[WHAT YOU HAVE TO DO] Set down exactly the lines below, starting at the one that contains "wirelength_um = 11700" and ending at the one that contains "final_design_area_no_fill_um2 = 5880", with both of those lines included and nothing else.

(Items from a data source)
--- START ---

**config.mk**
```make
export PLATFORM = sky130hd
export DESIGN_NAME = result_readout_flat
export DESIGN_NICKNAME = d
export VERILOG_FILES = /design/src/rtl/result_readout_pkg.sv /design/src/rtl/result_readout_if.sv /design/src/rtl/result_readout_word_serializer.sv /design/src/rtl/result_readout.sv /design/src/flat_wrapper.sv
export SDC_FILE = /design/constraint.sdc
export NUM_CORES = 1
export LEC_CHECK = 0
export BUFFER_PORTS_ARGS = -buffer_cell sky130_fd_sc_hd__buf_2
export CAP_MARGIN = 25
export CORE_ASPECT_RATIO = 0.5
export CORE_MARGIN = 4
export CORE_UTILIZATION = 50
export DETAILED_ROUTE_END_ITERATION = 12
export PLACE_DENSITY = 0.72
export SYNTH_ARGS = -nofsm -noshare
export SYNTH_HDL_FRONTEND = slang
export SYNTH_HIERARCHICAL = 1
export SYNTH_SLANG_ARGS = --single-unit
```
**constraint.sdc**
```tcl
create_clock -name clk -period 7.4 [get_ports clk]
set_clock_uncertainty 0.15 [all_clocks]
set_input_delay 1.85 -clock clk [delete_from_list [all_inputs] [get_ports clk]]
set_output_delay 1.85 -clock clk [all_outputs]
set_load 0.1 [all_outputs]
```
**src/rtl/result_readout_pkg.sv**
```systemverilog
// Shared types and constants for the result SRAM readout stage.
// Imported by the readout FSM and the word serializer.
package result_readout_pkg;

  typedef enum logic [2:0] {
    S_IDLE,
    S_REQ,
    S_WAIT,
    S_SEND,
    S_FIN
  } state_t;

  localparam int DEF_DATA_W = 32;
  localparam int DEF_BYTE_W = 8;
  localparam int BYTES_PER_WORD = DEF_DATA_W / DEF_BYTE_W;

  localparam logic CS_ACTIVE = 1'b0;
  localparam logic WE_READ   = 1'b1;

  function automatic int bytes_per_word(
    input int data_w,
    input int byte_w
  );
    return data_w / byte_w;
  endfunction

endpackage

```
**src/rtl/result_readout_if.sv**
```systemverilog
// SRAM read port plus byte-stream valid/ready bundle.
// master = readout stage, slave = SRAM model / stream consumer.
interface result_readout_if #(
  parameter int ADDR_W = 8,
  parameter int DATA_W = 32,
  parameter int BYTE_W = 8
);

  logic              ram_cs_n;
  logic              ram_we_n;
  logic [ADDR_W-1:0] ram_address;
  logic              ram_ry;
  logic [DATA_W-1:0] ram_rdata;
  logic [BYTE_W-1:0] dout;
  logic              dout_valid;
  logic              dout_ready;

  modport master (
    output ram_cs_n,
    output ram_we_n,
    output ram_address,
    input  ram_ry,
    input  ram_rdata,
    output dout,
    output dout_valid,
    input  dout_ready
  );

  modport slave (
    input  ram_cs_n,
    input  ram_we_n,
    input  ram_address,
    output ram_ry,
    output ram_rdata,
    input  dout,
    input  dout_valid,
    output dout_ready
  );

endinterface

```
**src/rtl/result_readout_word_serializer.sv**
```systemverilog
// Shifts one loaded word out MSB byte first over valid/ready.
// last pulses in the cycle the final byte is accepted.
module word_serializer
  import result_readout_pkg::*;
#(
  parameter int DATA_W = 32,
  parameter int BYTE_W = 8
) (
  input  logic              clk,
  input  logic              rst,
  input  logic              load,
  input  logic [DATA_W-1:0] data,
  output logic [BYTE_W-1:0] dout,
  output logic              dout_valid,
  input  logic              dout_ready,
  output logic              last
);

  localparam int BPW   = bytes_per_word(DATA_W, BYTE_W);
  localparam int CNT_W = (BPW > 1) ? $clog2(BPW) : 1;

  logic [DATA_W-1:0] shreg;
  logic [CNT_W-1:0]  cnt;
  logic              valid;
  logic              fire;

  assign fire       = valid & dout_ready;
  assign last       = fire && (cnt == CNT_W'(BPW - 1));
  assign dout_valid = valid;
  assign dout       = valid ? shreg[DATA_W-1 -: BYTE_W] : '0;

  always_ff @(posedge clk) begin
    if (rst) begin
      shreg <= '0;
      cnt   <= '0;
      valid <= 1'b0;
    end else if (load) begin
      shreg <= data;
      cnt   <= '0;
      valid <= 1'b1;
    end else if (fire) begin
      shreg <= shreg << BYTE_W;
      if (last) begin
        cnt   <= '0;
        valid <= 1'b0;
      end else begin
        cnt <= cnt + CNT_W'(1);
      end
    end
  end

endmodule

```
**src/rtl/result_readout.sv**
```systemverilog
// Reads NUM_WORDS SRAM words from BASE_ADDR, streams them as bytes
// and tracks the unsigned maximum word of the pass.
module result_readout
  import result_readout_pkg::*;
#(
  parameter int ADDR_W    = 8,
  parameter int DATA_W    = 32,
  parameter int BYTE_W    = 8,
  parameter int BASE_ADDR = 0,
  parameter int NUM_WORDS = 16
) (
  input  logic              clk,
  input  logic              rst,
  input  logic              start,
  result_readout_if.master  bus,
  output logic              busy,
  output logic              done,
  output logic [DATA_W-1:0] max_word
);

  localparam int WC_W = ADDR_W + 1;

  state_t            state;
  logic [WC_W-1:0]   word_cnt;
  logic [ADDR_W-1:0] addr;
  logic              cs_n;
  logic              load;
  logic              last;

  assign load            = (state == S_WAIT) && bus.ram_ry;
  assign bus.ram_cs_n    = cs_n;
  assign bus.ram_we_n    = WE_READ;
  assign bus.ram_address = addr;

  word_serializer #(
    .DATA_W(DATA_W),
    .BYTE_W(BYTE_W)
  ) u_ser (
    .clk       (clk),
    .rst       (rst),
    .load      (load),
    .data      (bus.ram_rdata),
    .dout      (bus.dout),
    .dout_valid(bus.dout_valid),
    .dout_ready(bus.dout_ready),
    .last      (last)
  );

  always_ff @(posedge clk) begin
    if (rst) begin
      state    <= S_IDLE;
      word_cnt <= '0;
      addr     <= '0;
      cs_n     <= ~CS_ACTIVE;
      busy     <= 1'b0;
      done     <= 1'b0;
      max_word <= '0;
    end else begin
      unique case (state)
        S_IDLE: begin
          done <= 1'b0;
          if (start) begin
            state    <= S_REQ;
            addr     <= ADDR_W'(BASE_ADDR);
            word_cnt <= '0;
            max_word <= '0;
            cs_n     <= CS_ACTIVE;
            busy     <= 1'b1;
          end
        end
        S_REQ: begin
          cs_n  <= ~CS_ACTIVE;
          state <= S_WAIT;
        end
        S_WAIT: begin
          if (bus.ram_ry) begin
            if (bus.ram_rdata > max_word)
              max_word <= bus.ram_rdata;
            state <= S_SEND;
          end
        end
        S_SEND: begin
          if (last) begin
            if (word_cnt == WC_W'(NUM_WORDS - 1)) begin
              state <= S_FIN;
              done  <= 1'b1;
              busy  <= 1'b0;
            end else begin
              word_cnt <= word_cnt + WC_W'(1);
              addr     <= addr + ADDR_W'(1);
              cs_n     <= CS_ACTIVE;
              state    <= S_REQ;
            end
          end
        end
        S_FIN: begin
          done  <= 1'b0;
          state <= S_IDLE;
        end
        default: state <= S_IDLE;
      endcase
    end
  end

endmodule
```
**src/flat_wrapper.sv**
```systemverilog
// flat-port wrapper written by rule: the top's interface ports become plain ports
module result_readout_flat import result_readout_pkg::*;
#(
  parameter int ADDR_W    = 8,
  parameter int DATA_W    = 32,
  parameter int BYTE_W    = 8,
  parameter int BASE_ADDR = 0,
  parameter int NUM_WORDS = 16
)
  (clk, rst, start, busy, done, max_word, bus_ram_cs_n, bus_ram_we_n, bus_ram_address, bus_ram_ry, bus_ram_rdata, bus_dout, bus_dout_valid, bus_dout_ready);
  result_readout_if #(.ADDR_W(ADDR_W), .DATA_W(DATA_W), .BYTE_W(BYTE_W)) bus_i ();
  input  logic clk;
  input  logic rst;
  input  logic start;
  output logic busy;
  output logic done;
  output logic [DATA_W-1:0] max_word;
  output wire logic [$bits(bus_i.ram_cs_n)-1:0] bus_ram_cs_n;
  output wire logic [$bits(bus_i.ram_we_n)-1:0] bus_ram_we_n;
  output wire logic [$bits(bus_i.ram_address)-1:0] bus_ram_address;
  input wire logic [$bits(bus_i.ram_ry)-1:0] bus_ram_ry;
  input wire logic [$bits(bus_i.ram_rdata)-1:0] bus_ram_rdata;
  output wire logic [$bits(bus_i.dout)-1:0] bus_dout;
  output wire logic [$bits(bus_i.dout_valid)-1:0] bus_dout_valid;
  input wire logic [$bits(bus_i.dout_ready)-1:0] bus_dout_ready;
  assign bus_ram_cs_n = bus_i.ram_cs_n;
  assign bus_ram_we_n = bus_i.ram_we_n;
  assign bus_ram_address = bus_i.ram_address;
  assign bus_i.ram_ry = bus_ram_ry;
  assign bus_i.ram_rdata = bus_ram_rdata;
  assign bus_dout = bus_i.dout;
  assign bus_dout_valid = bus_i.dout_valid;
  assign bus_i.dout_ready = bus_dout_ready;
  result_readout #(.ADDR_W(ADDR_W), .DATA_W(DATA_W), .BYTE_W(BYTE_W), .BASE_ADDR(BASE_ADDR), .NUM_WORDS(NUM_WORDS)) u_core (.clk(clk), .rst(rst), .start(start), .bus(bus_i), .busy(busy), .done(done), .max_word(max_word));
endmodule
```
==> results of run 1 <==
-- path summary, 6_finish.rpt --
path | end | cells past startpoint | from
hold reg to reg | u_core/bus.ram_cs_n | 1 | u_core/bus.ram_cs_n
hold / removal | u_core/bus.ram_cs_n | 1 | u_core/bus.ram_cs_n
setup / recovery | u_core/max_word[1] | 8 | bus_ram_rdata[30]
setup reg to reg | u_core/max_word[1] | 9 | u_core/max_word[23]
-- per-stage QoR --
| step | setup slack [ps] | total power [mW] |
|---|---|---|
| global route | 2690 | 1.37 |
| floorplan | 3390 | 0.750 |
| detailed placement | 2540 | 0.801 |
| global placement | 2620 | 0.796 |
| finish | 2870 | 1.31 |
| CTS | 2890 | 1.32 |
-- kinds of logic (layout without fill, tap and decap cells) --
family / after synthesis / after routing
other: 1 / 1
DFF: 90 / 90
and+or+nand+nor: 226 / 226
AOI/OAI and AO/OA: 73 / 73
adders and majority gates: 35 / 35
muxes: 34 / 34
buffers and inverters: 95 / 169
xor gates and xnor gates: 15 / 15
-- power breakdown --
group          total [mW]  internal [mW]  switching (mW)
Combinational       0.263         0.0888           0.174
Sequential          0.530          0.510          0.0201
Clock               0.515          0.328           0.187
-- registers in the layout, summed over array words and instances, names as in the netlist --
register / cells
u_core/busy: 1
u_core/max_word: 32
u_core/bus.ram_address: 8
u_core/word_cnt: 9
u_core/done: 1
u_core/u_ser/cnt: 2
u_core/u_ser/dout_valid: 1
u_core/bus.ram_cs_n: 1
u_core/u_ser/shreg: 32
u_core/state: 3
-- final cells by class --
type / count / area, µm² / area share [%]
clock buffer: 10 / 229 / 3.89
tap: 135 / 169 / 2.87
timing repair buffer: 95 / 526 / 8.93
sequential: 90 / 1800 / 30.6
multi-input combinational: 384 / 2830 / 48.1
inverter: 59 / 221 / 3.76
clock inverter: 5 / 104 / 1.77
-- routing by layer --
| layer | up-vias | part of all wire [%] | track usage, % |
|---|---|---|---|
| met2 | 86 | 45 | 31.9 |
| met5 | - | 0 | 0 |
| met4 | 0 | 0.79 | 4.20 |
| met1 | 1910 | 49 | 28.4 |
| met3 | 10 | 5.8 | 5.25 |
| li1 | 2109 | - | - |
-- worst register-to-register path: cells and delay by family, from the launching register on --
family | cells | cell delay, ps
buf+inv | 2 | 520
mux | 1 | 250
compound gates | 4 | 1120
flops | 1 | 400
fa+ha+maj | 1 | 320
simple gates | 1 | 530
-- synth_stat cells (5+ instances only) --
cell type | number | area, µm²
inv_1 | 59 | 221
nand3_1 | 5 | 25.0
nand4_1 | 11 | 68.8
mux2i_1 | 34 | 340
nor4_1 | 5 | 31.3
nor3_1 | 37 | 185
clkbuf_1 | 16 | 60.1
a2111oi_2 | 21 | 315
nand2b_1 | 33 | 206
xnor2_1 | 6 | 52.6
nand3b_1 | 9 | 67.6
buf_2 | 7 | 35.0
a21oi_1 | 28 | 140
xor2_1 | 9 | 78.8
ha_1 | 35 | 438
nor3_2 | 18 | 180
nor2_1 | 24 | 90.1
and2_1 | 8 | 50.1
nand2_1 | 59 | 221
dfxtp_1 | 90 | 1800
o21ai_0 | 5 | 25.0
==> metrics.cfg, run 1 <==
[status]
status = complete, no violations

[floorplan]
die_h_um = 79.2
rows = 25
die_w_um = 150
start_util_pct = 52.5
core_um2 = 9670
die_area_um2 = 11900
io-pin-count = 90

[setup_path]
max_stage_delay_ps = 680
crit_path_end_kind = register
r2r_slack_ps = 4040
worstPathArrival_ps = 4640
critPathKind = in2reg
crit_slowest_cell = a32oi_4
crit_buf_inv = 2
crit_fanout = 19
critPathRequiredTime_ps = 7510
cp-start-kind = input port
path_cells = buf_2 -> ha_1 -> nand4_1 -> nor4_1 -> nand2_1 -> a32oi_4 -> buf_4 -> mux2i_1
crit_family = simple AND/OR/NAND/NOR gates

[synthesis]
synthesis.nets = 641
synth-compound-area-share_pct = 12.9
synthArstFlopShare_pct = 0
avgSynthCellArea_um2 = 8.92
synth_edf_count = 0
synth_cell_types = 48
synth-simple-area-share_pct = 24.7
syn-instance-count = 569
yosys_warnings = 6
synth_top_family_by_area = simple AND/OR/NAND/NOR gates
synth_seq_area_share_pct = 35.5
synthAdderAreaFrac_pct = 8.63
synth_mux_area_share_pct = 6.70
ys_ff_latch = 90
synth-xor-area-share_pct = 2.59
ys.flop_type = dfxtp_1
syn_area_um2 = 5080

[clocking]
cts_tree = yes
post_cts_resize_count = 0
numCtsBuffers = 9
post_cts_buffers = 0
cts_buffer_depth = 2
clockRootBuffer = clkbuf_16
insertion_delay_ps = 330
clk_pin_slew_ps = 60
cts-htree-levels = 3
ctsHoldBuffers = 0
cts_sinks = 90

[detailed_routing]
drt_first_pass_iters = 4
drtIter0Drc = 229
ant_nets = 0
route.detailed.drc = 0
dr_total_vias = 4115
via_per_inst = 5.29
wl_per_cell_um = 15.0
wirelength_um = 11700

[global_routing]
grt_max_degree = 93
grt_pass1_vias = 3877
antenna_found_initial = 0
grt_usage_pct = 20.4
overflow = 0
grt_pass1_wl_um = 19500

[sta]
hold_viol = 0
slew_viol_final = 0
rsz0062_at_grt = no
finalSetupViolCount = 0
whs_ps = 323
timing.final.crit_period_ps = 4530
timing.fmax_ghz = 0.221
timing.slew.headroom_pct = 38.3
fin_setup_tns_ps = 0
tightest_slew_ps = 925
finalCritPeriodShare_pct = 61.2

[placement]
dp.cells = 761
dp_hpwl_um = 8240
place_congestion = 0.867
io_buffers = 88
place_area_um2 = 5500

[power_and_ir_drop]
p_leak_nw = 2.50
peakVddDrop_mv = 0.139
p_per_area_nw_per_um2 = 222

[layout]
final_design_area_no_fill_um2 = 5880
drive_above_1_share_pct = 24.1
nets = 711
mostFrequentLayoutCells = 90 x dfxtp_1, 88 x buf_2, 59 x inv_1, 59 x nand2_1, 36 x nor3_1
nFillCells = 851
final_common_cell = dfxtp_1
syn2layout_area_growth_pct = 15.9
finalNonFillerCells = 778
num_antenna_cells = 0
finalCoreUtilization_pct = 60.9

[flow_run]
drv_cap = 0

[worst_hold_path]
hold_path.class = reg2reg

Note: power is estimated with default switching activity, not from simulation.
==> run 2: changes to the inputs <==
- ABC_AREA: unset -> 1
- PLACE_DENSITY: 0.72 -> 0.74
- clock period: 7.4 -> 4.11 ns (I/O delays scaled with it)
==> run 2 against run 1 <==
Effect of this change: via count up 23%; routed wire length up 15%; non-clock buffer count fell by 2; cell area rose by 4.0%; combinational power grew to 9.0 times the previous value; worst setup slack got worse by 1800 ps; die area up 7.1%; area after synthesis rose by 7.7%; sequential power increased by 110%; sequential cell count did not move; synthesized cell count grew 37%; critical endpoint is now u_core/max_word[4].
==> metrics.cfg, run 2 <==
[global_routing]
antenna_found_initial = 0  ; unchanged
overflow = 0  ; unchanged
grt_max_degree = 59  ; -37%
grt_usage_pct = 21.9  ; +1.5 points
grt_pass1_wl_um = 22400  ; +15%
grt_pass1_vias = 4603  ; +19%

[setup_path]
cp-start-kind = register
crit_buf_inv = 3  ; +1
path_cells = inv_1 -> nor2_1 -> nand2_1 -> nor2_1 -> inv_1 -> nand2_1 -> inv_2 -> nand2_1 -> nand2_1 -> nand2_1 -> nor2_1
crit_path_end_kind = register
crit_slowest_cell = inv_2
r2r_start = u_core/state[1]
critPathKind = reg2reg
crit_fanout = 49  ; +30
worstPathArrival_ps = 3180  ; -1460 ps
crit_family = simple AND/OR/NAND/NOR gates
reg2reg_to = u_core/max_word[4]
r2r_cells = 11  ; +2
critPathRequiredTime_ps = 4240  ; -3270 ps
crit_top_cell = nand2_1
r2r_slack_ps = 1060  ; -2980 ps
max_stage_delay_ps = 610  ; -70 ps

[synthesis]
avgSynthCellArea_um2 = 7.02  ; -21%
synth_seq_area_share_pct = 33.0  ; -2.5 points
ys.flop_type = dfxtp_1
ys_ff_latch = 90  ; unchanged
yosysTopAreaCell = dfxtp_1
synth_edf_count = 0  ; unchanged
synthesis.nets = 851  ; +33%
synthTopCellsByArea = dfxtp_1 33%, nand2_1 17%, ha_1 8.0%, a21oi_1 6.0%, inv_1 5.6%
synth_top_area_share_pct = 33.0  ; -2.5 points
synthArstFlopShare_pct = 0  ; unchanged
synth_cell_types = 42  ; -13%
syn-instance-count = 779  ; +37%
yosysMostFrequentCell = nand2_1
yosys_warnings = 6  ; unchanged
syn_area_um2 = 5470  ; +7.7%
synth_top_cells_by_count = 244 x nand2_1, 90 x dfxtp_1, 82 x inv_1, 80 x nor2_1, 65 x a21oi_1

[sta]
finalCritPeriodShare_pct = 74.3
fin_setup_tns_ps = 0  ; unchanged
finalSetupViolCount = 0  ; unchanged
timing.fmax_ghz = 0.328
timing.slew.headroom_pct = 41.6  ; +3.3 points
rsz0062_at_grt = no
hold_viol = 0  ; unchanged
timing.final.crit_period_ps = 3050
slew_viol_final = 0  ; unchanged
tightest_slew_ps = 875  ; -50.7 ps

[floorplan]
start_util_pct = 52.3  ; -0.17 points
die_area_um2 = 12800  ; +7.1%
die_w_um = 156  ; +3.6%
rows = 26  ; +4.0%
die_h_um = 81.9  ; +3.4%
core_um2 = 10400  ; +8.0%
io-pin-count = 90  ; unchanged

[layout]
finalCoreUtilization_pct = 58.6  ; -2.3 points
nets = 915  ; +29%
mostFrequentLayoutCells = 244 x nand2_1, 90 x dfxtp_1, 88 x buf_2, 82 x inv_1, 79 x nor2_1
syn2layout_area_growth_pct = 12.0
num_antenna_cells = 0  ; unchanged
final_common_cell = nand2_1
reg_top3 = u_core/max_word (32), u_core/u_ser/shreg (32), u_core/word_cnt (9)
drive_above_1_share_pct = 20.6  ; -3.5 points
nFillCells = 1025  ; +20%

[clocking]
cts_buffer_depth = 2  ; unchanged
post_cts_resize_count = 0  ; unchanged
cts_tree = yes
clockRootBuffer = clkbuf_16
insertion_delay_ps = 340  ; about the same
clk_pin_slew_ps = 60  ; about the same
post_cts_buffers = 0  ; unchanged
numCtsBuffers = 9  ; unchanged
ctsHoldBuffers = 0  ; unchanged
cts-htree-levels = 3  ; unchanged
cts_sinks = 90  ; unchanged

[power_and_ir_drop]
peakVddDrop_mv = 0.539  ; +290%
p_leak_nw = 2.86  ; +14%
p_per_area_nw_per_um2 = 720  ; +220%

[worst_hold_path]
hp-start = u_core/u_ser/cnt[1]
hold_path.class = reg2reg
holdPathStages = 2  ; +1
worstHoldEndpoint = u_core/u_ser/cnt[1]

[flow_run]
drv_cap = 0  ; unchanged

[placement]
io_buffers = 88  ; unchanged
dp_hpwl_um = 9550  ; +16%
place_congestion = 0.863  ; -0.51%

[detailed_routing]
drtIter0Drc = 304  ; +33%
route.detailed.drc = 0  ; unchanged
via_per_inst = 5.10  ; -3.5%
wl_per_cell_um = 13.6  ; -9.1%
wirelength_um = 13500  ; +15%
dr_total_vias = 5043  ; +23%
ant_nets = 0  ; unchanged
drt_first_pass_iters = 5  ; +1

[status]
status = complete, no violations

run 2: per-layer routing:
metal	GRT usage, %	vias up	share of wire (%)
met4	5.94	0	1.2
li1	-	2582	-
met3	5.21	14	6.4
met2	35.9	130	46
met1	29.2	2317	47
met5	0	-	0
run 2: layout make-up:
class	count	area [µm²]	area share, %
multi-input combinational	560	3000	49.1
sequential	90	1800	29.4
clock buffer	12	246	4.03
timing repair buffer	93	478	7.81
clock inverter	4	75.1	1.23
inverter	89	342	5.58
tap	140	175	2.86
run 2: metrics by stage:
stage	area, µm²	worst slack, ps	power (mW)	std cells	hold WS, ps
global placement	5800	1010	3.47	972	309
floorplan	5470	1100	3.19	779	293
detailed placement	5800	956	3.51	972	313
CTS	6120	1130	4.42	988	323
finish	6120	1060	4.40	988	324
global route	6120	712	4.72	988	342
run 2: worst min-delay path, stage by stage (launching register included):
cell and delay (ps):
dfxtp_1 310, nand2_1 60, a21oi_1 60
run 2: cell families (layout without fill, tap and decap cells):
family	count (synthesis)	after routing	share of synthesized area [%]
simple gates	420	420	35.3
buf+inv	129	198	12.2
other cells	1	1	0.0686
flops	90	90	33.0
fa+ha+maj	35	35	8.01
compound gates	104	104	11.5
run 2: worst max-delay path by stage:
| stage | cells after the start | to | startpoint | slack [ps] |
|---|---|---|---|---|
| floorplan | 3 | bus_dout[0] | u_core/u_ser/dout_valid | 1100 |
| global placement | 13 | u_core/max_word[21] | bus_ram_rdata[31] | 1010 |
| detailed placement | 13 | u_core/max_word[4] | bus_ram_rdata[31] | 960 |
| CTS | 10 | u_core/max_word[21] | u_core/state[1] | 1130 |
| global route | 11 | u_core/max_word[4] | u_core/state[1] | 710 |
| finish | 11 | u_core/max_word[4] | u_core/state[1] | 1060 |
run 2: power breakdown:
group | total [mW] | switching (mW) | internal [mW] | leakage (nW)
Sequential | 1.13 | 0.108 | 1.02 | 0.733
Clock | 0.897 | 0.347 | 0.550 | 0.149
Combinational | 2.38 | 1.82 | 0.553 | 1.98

--- END ---

[RESULT FOR THIS TASK]
wirelength_um = 11700

[global_routing]
grt_max_degree = 93
grt_pass1_vias = 3877
antenna_found_initial = 0
grt_usage_pct = 20.4
overflow = 0
grt_pass1_wl_um = 19500

[sta]
hold_viol = 0
slew_viol_final = 0
rsz0062_at_grt = no
finalSetupViolCount = 0
whs_ps = 323
timing.final.crit_period_ps = 4530
timing.fmax_ghz = 0.221
timing.slew.headroom_pct = 38.3
fin_setup_tns_ps = 0
tightest_slew_ps = 925
finalCritPeriodShare_pct = 61.2

[placement]
dp.cells = 761
dp_hpwl_um = 8240
place_congestion = 0.867
io_buffers = 88
place_area_um2 = 5500

[power_and_ir_drop]
p_leak_nw = 2.50
peakVddDrop_mv = 0.139
p_per_area_nw_per_um2 = 222

[layout]
final_design_area_no_fill_um2 = 5880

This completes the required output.